`src/rtl/udp_img_pkg.sv`:
```
// Shared definitions for the UDP image-line unpacker: FSM encoding and the
// header word layout (sync / flags / line index).
package udp_img_pkg;

  typedef enum logic [1:0] {
    ST_IDLE    = 2'd0,
    ST_PAYLOAD = 2'd1,
    ST_DROP    = 2'd2
  } state_e;

  localparam int HDR_SYNC_MSB = 31;
  localparam int HDR_SYNC_LSB = 24;
  localparam int HDR_FS_BIT   = 16;
  localparam int HDR_LINE_MSB = 15;
  localparam int HDR_LINE_LSB = 0;

  function automatic logic [7:0] hdr_sync(input logic [31:0] w);
    return w[HDR_SYNC_MSB:HDR_SYNC_LSB];
  endfunction

  function automatic logic hdr_fs(input logic [31:0] w);
    return w[HDR_FS_BIT];
  endfunction

  function automatic logic [15:0] hdr_line(input logic [31:0] w);
    return w[HDR_LINE_MSB:HDR_LINE_LSB];
  endfunction

endpackage

```
`src/rtl/udp_img_unpack.sv`:
```
// Unpacks one RGB565 image line per UDP packet: header check, two-pixel
// serializer per 32-bit word, line completion / error reporting.
module udp_img_unpack
  import udp_img_pkg::*;
#(
  parameter int unsigned IMG_W = 320,
  parameter int unsigned IMG_H = 240,
  parameter logic [7:0]  SYNC  = 8'hF0
) (
  input  logic        clk,
  input  logic        rst_n,
  input  logic        rec_data_en,
  input  logic [31:0] rec_data,
  input  logic        rec_end,
  input  logic [15:0] rec_data_num,
  output logic        pix_en,
  output logic [15:0] pix_data,
  output logic [15:0] line_num,
  output logic        frame_start,
  output logic        line_end,
  output logic        pkt_err
);

  localparam int             CW         = $clog2(IMG_W + 1);
  localparam int             CWX        = CW + 1;
  localparam logic [CW-1:0]  CNT_MAX    = CW'(IMG_W);
  localparam logic [CWX-1:0] CNT_MAX_X  = CWX'(IMG_W);
  localparam logic [15:0]    LINE_BYTES = 16'(4 + 2 * IMG_W);
  localparam logic [15:0]    IMG_H_W    = 16'(IMG_H);

  state_e        r_state;
  state_e        w_state_nxt;
  logic [CW-1:0] r_pix_cnt;
  logic [15:0]   r_lo_data;
  logic          r_lo_pend;
  logic [1:0]    r_le_sr;

  logic          w_hdr_ok;
  logic          w_pay_word;
  logic          w_emit_hi;
  logic          w_emit_lo;
  logic          w_odd_tail;
  logic          w_hi_go;
  logic          w_lo_go;
  logic [CWX-1:0] w_cnt_p1;
  logic [CW-1:0] w_cnt_nxt;
  logic          w_line_ok;
  logic          w_accept;
  logic          w_err_set;
  logic          w_le_set;
  logic          w_fs_set;

  assign w_hdr_ok   = (hdr_sync(rec_data) == SYNC) && (hdr_line(rec_data) < IMG_H_W);
  assign w_pay_word = (r_state == ST_PAYLOAD) && rec_data_en;
  assign w_cnt_p1   = {1'b0, r_pix_cnt} + {{CW{1'b0}}, 1'b1};
  assign w_emit_hi  = r_pix_cnt < CNT_MAX;
  assign w_emit_lo  = w_cnt_p1 < CNT_MAX_X;
  // A payload ending on a half word leaves a stale lower half in the last word.
  assign w_odd_tail = rec_end && (rec_data_num[1:0] == 2'b10);
  assign w_hi_go    = w_pay_word && w_emit_hi;
  assign w_lo_go    = w_pay_word && w_emit_lo && !w_odd_tail;
  assign w_cnt_nxt  = r_pix_cnt + CW'(w_hi_go) + CW'(w_lo_go);
  assign w_line_ok  = (rec_data_num == LINE_BYTES) && (w_cnt_nxt == CNT_MAX);
  assign w_fs_set   = w_accept && hdr_fs(rec_data) && (hdr_line(rec_data) == 16'h0000);

  // Packet FSM next state and single-cycle event decisions.
  always_comb begin
    w_state_nxt = r_state;
    w_accept    = 1'b0;
    w_err_set   = 1'b0;
    w_le_set    = 1'b0;
    case (r_state)
      ST_IDLE: begin
        if (rec_data_en) begin
          if (rec_end) begin
            w_err_set = 1'b1;
          end else if (w_hdr_ok) begin
            w_state_nxt = ST_PAYLOAD;
            w_accept    = 1'b1;
          end else begin
            w_state_nxt = ST_DROP;
          end
        end else begin
          w_state_nxt = ST_IDLE;
        end
      end
      ST_PAYLOAD: begin
        if (rec_end) begin
          w_state_nxt = ST_IDLE;
          if (w_line_ok) begin
            w_le_set = 1'b1;
          end else begin
            w_err_set = 1'b1;
          end
        end else begin
          w_state_nxt = ST_PAYLOAD;
        end
      end
      ST_DROP: begin
        if (rec_end) begin
          w_state_nxt = ST_IDLE;
          w_err_set   = 1'b1;
        end else begin
          w_state_nxt = ST_DROP;
        end
      end
      default: begin
        w_state_nxt = ST_IDLE;
      end
    endcase
  end

  // State register, header capture and pixel counter.
  always_ff @(posedge clk or negedge rst_n) begin
    if (!rst_n) begin
      r_state     <= ST_IDLE;
      r_pix_cnt   <= '0;
      line_num    <= 16'h0000;
      frame_start <= 1'b0;
      pkt_err     <= 1'b0;
    end else begin
      r_state     <= w_state_nxt;
      frame_start <= w_fs_set;
      pkt_err     <= w_err_set;
      if (w_accept) begin
        line_num  <= hdr_line(rec_data);
        r_pix_cnt <= '0;
      end else if (w_pay_word) begin
        r_pix_cnt <= w_cnt_nxt;
      end else begin
        r_pix_cnt <= r_pix_cnt;
      end
    end
  end

  // Two-pixel serializer: upper half next cycle, lower half the cycle after.
  always_ff @(posedge clk or negedge rst_n) begin
    if (!rst_n) begin
      pix_en    <= 1'b0;
      pix_data  <= 16'h0000;
      r_lo_data <= 16'h0000;
      r_lo_pend <= 1'b0;
    end else begin
      r_lo_pend <= w_lo_go;
      if (w_lo_go) begin
        r_lo_data <= rec_data[15:0];
      end
      if (w_hi_go) begin
        pix_en   <= 1'b1;
        pix_data <= rec_data[31:16];
      end else if (r_lo_pend) begin
        pix_en   <= 1'b1;
        pix_data <= r_lo_data;
      end else begin
        pix_en   <= 1'b0;
      end
    end
  end

  // line_end trails the final pixel by one cycle, whichever half was last.
  always_ff @(posedge clk or negedge rst_n) begin
    if (!rst_n) begin
      r_le_sr  <= 2'b00;
      line_end <= 1'b0;
    end else begin
      line_end <= r_le_sr[0];
      if (w_le_set) begin
        r_le_sr <= w_lo_go ? 2'b10 : 2'b01;
      end else begin
        r_le_sr <= {1'b0, r_le_sr[1]};
      end
    end
  end

endmodule

```
`config.mk`:
```
export PLATFORM = sky130hd
export DESIGN_NAME = udp_img_unpack
export DESIGN_NICKNAME = d
export VERILOG_FILES = /design/src/rtl/udp_img_pkg.sv /design/src/rtl/udp_img_unpack.sv
export SDC_FILE = /design/constraint.sdc
export NUM_CORES = 1
export LEC_CHECK = 0
export ABC_AREA = 1
export CORE_UTILIZATION = 48
export DETAILED_ROUTE_END_ITERATION = 12
export GPL_TIMING_DRIVEN = 0
export PLACE_DENSITY_LB_ADDON = 0.08
export SLEW_MARGIN = 5
export SYNTH_ARGS = -nofsm -noshare
export SYNTH_HDL_FRONTEND = slang
export SYNTH_SLANG_ARGS = --single-unit
```
`constraint.sdc`:
```
create_clock -name clk -period 3.46 [get_ports clk]
set_clock_uncertainty 0.15 [all_clocks]
set_input_delay 1.038 -clock clk [delete_from_list [all_inputs] [get_ports clk]]
set_output_delay 1.038 -clock clk [all_outputs]
set_load 0.03 [all_outputs]
```
# --- After elaboration in Yosys (flattened, before gate mapping) ---
# Index checks and enable logic that the tools add are counted.
word_totals:
  regBits: 66
  in_bits: 52
classes:
  n_addsub: 3
  n_lt_le_gt_ge: 3
  eq_ne: 7
  muxes: 26
  n_reduce_logical: 14
op_table:
  columns: ["cell", "n"]
  rows:
  - ["two-way mux 16 bit", 2]
  - ["adder 9 x 1 -> 9 bit", 2]
  - ["two-way mux 9 bit", 2]
  - ["== test 16 x 10 -> 1 bit (second input constant)", 1]
  - ["logical NOT 16 bit", 1]
  - ["< comparator 16 x 8 -> 1 bit (second input constant)", 1]
  - ["two-way mux 1 bit", 14]
  - ["two-way mux 2 bit", 6]
  - ["adder 9 x 1 -> 10 bit (second input constant)", 1]
  - ["< comparator 10 x 9 -> 1 bit (second input constant)", 1]
  - ["== test 9 bit (second input constant)", 1]
  - ["logical AND 1 bit", 9]
  - ["< comparator 9 bit (second input constant)", 1]
  - ["== test 8 bit (second input constant)", 1]
  - ["case mux 2 bit (3 select lines)", 1]
  - ["== test 2 bit (second input constant)", 2]
  - ["nonzero test 2 bit", 2]
  - ["!= test 3 bit (second input constant)", 1]
  - ["case mux 1 bit (3 select lines)", 1]
  - ["== test 2 x 1 -> 1 bit (second input constant)", 1]
  - ["logical NOT 2 bit", 1]
  - ["logical NOT 1 bit", 1]

# --- Logic depth before layout (Yosys ltp) ---
# Gate-level depths: netlist (run 1).
logic_depth:
  ltp_word: 11
  ltp_mapped: 18
  mapped_depth_nobuf: 17

# --- Least setup slack after synthesis (run 1) ---
# OpenSTA, ideal clock, no wires.
synth_path:
  kind: "input to register"
  from: "input port rec_data_en"
  to: "register r_le_sr[0]"
  setup_time_ps: 113
  arrival_time_ps: 2821
  required_ps: 3197
  path_slack_ps: 375
  stages: 16
  cell_sequence: "nand2_4 -> nor2_4 -> nand2_8 -> inv_2 -> buf_2 -> fa_1 -> ha_1 -> inv_1 -> nor2_2 -> nand2_1 -> nand2_1 -> nand2_1 -> nor3_2 -> nand4_1 -> nand2_1 -> inv_1"
synth_between:
  elab_chain_len: 10
synth_lines:
  columns: ["item", "line_no", "rtl"]
  rows:
  - ["from (decl)", "udp_img_unpack.sv:12", "input logic rec_data_en,"]
  - ["logical AND 1 bit (*)", "udp_img_unpack.sv:54", "assign w_pay_word = (r_state == ST_PAYLOAD) && rec_data_en;"]
  - ["logical AND 1 bit (on tied branches)", "udp_img_unpack.sv:60, udp_img_unpack.sv:61", null]
  - ["adder 9 x 1 -> 9 bit / logical AND 1 bit (equally long branches)", "udp_img_unpack.sv:62, udp_img_unpack.sv:61", null]
  - ["adder 9 x 1 -> 9 bit", "udp_img_unpack.sv:62", "assign w_cnt_nxt = r_pix_cnt + CW'(w_hi_go) + CW'(w_lo_go);"]
  - ["== test 9 bit", "udp_img_unpack.sv:63", "assign w_line_ok = (rec_data_num == LINE_BYTES) && (w_cnt_nxt == CNT_MAX);"]
  - ["logical AND 1 bit", "udp_img_unpack.sv:63", null]
  - ["two-way mux 1 bit", "udp_img_unpack.sv:90", "if (w_line_ok) begin"]
  - ["two-way mux 1 bit", "udp_img_unpack.sv:88", "if (rec_end) begin"]
  - ["two-way mux 1 bit", "udp_img_unpack.sv:72", "case (r_state)"]
  - ["two-way mux 2 bit (*)", "udp_img_unpack.sv:167", "if (w_le_set) begin"]
  - ["to (signal assigned)", "udp_img_unpack.sv:168", "r_le_sr <= w_lo_go ? 2'b10 : 2'b01;"]
  - ["to (signal assigned)", "udp_img_unpack.sv:170", "r_le_sr <= {1'b0, r_le_sr[1]};"]
  - ["to (decl)", "udp_img_unpack.sv:36", "logic [1:0] r_le_sr;"]
# Mark *: on every way between the ends. The rest lies on a longest branch, timed or not.
# A chain may end at the register's enable or synchronous reset.

# --- Final worst setup path (run 1) ---
layout_path:
  from: "input port rec_data_num[0]"
  to: "register r_le_sr[0]"
layout_between:
  elab_chain_len: 11
layout_lines:
  columns: ["item", "line_no", "rtl"]
  rows:
  - ["from (decl)", "udp_img_unpack.sv:15", "input logic [15:0] rec_data_num,"]
  - ["== test 2 bit (*)", "udp_img_unpack.sv:59", "assign w_odd_tail = rec_end && (rec_data_num[1:0] == 2'b10);"]
  - ["logical AND 1 bit (*)", "udp_img_unpack.sv:59", null]
  - ["logical NOT 1 bit (*)", "udp_img_unpack.sv:61", "assign w_lo_go = w_pay_word && w_emit_lo && !w_odd_tail;"]
  - ["logical AND 1 bit (*)", "udp_img_unpack.sv:61", null]
  - ["named net w_lo_go", "udp_img_unpack.sv:44", "logic w_lo_go;"]
  - ["adder 9 x 1 -> 9 bit", "udp_img_unpack.sv:62", null]
  - ["== test 9 bit", "udp_img_unpack.sv:63", null]
  - ["logical AND 1 bit", "udp_img_unpack.sv:63", null]
  - ["two-way mux 1 bit", "udp_img_unpack.sv:90", null]
  - ["two-way mux 1 bit", "udp_img_unpack.sv:88", null]
  - ["two-way mux 1 bit", "udp_img_unpack.sv:72", null]
  - ["two-way mux 2 bit (*)", "udp_img_unpack.sv:167", null]
# The timed path passes the listed nets; every way through them passes the cells marked *.
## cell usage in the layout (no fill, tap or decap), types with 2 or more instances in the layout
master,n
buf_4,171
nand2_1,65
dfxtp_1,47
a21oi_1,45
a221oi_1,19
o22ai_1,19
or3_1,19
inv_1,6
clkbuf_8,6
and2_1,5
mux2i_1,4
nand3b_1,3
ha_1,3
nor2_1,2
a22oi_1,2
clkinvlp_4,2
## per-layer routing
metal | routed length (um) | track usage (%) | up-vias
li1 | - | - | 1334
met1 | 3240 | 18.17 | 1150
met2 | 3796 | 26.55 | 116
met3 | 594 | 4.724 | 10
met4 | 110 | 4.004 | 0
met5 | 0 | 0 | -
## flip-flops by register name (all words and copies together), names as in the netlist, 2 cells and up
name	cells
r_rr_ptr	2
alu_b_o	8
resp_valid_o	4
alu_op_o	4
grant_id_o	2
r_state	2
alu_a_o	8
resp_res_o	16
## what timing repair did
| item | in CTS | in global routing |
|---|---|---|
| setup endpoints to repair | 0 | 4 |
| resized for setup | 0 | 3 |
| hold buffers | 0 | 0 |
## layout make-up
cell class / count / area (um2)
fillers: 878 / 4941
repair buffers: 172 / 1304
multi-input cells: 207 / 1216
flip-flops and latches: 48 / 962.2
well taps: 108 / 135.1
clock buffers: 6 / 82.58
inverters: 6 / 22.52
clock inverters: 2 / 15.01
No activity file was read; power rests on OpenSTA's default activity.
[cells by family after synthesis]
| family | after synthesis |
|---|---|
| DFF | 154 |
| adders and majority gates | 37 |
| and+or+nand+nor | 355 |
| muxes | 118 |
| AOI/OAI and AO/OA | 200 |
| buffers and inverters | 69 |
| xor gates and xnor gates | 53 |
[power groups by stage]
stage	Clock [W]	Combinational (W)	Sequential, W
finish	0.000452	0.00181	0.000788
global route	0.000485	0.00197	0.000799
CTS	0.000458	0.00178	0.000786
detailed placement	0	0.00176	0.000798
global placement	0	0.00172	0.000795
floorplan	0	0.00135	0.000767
$ cat config.mk
export PLATFORM = sky130hd
export DESIGN_NAME = spi_cmd_controller_flat
export DESIGN_NICKNAME = d
export VERILOG_FILES = /design/src/rtl/spi_cmd_controller_if.sv /design/src/rtl/spi_cmd_controller.sv /design/src/flat_wrapper.sv
export SDC_FILE = /design/constraint.sdc
export NUM_CORES = 1
export LEC_CHECK = 0
export ABC_AREA = 1
export CORE_AREA = 2 2 103 115
export DETAILED_ROUTE_END_ITERATION = 7
export DIE_AREA = 0 0 105 117
export GPL_TIMING_DRIVEN = 0
export MAX_ROUTING_LAYER = met4
export PLACE_DENSITY = 0.68
export SYNTH_ARGS = -nofsm -noshare
export SYNTH_HDL_FRONTEND = slang
export SYNTH_SLANG_ARGS = --single-unit
export TNS_END_PERCENT = 10
$ cat constraint.sdc
create_clock -name clk -period 7.8 [get_ports clk]
set_input_delay 1.95 -clock clk [delete_from_list [all_inputs] [get_ports clk]]
set_output_delay 1.95 -clock clk [all_outputs]
set_load 0.005 [all_outputs]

## What this task involves
From the material above, copy exactly the lines between the line holding "met1 | 3240 | 18.17 | 1150" and the line holding "## what timing repair did", inclusive, and only those.

## Task response
met1 | 3240 | 18.17 | 1150
met2 | 3796 | 26.55 | 116
met3 | 594 | 4.724 | 10
met4 | 110 | 4.004 | 0
met5 | 0 | 0 | -
## flip-flops by register name (all words and copies together), names as in the netlist, 2 cells and up
name	cells
r_rr_ptr	2
alu_b_o	8
resp_valid_o	4
alu_op_o	4
grant_id_o	2
r_state	2
alu_a_o	8
resp_res_o	16
## what timing repair did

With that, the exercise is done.